### Records from a data collection
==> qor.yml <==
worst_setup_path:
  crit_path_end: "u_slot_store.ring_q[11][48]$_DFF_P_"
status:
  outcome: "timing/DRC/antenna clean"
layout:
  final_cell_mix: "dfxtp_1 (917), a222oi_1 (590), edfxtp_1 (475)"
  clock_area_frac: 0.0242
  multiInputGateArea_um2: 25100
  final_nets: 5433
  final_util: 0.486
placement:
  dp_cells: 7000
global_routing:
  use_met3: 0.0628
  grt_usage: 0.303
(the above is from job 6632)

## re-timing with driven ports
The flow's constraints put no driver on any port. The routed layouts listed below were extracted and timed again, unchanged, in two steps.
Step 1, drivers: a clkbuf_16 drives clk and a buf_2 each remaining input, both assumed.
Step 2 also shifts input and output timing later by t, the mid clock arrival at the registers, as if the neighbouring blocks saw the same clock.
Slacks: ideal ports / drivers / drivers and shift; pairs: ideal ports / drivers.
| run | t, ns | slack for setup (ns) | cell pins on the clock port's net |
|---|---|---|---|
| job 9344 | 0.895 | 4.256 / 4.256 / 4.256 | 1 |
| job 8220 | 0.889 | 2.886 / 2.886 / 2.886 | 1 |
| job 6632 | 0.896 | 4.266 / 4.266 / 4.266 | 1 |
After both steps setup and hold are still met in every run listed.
What follows belongs to an exercise in optimizing a design on an open flow for small area, a short achievable clock period and few clock cycles; a production flow would make more cautious choices. Only simulation tests tie the RTL to the original design; equivalence was not proved.

===== flow/design.v =====
package sst_pkg;
  localparam int unsigned StackDepth = 64;
  localparam int unsigned FillW      = $clog2(StackDepth + 1);
  localparam int unsigned WordW      = 32;
  localparam int unsigned CountW     = 7;
  localparam int unsigned OpW        = 2;
  typedef logic signed [WordW-1:0] word_t;
  typedef logic [FillW-1:0]        fill_t;
  typedef logic [CountW-1:0]       count_t;
  typedef enum logic [OpW-1:0] {
    OP_PUSH = 2'd0,
    OP_POP  = 2'd1,
    OP_SORT = 2'd2
  } op_e;
endpackage
module sst_store (
  input  logic             clk_i,
  input  logic             push_i,
  input  logic             pop_i,
  input  logic             sort_i,
  input  logic             phase_i,
  input  sst_pkg::fill_t   fill_i,
  input  sst_pkg::word_t   push_value_i,
  output sst_pkg::word_t   top_o,
  output logic             sorted_o
);
  localparam int N = sst_pkg::StackDepth;
  sst_pkg::word_t cell_q [N];
  logic [N-2:0]   out_of_order;
  logic [N-2:0]   swap;
  for (genvar i = 0; i < N - 1; i++) begin : g_pair
    logic pair_in;
    assign pair_in         = sst_pkg::fill_t'(i + 1) < fill_i;
    assign out_of_order[i] = pair_in && (cell_q[i] > cell_q[i+1]);
    assign swap[i]         = sort_i && (phase_i == 1'(i % 2)) && out_of_order[i];
  end
  for (genvar i = 0; i < N; i++) begin : g_cell
    logic           from_prev, from_next;
    sst_pkg::word_t prev_value, next_value;
    if (i == 0) begin : g_first
      assign from_prev  = push_i;
      assign prev_value = push_value_i;
    end else begin : g_mid
      assign from_prev  = push_i || swap[i-1];
      assign prev_value = cell_q[i-1];
    end
    if (i == N - 1) begin : g_last
      assign from_next  = 1'b0;
      assign next_value = cell_q[i];
    end else begin : g_notlast
      assign from_next  = pop_i || swap[i];
      assign next_value = cell_q[i+1];
    end
    always_ff @(posedge clk_i) begin
      if (from_next) begin
        cell_q[i] <= next_value;
      end else if (from_prev) begin
        cell_q[i] <= prev_value;
      end
    end
  end
  assign top_o    = cell_q[0];
  assign sorted_o = ~|out_of_order;
endmodule
module sst_ctrl (
  input  logic                    clk_i,
  input  logic                    rst_ni,
  input  logic                    in_valid_i,
  input  logic [sst_pkg::OpW-1:0] in_op_i,
  input  sst_pkg::word_t          in_value_i,
  output logic                    in_ready_o,
  input  logic                    res_room_i,    
  input  logic                    res_room_d_i,  
  input  sst_pkg::word_t          top_i,
  input  logic                    sorted_i,
  output logic                    push_o,
  output logic                    pop_o,
  output logic                    sort_o,
  output logic                    phase_o,
  output sst_pkg::fill_t          fill_o,
  output sst_pkg::word_t          push_value_o,
  output logic                    res_valid_o,
  output sst_pkg::word_t          res_value_o,
  output sst_pkg::count_t         res_count_o,
  output logic                    res_fault_o
);
  localparam sst_pkg::fill_t Full = sst_pkg::fill_t'(sst_pkg::StackDepth);
  logic           ready_q;
  logic           push_q, pop_q, sort_q, nop_q;    
  logic           push_go_q, pop_go_q;             
  logic           sorted_q;
  logic           phase_q;
  sst_pkg::fill_t fill_q, fill_d;
  sst_pkg::word_t value_q;
  logic accept, run, done;
  logic busy_d, sort_d, sorted_d;
  assign accept = in_valid_i && ready_q;
  assign run    = res_room_i;
  assign done   = run && (push_q || pop_q || nop_q || (sort_q && sorted_q));
  assign push_o = push_go_q && run;
  assign pop_o  = pop_go_q && run;
  assign sort_o = sort_q;
  always_comb begin
    fill_d = fill_q;
    if (push_o) fill_d = fill_q + sst_pkg::fill_t'(1);
    if (pop_o)  fill_d = fill_q - sst_pkg::fill_t'(1);
  end
  assign sort_d   = accept ? (in_op_i == sst_pkg::OP_SORT) : (sort_q && !done);
  assign busy_d   = accept || ((push_q || pop_q || sort_q || nop_q) && !done);
  assign sorted_d = sorted_i && !push_o && !pop_o;
  always_ff @(posedge clk_i or negedge rst_ni) begin
    if (!rst_ni) begin
      ready_q   <= 1'b0;
      push_q    <= 1'b0;
      pop_q     <= 1'b0;
      sort_q    <= 1'b0;
      nop_q     <= 1'b0;
      push_go_q <= 1'b0;
      pop_go_q  <= 1'b0;
      sorted_q  <= 1'b0;
      phase_q   <= 1'b0;
      fill_q    <= '0;
    end else begin
      ready_q  <= !busy_d || (res_room_d_i && (!sort_d || sorted_d));
      sorted_q <= sorted_d;
      phase_q  <= sort_q && !phase_q;
      fill_q   <= fill_d;
      if (accept) begin
        push_q    <= in_op_i == sst_pkg::OP_PUSH;
        pop_q     <= in_op_i == sst_pkg::OP_POP;
        sort_q    <= in_op_i == sst_pkg::OP_SORT;
        nop_q     <= in_op_i == 2'd3;
        push_go_q <= (in_op_i == sst_pkg::OP_PUSH) && (fill_d != Full);
        pop_go_q  <= (in_op_i == sst_pkg::OP_POP) && (fill_d != '0);
      end else if (done) begin
        push_q    <= 1'b0;
        pop_q     <= 1'b0;
        sort_q    <= 1'b0;
        nop_q     <= 1'b0;
        push_go_q <= 1'b0;
        pop_go_q  <= 1'b0;
      end
    end
  end
  always_ff @(posedge clk_i) begin
    if (accept) begin
      value_q <= in_value_i;
    end
  end
  assign in_ready_o   = ready_q;
  assign phase_o      = phase_q;
  assign fill_o       = fill_q;
  assign push_value_o = value_q;
  assign res_valid_o = done;
  assign res_count_o = sst_pkg::count_t'(fill_d);
  assign res_fault_o = (push_q && !push_go_q) || (pop_q && !pop_go_q);
  assign res_value_o = push_q ? value_q :
                       (pop_go_q || (sort_q && fill_q != '0)) ? top_i : '0;
endmodule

### WHAT YOU SHOULD DO
Print again the lines of the entries above that fall between the line holding "final_util: 0.486" and the line holding "## re-timing with driven ports", inclusive, exactly as they stand.

### RESULT BELOW
  final_util: 0.486
placement:
  dp_cells: 7000
global_routing:
  use_met3: 0.0628
  grt_usage: 0.303
(the above is from job 6632)

## re-timing with driven ports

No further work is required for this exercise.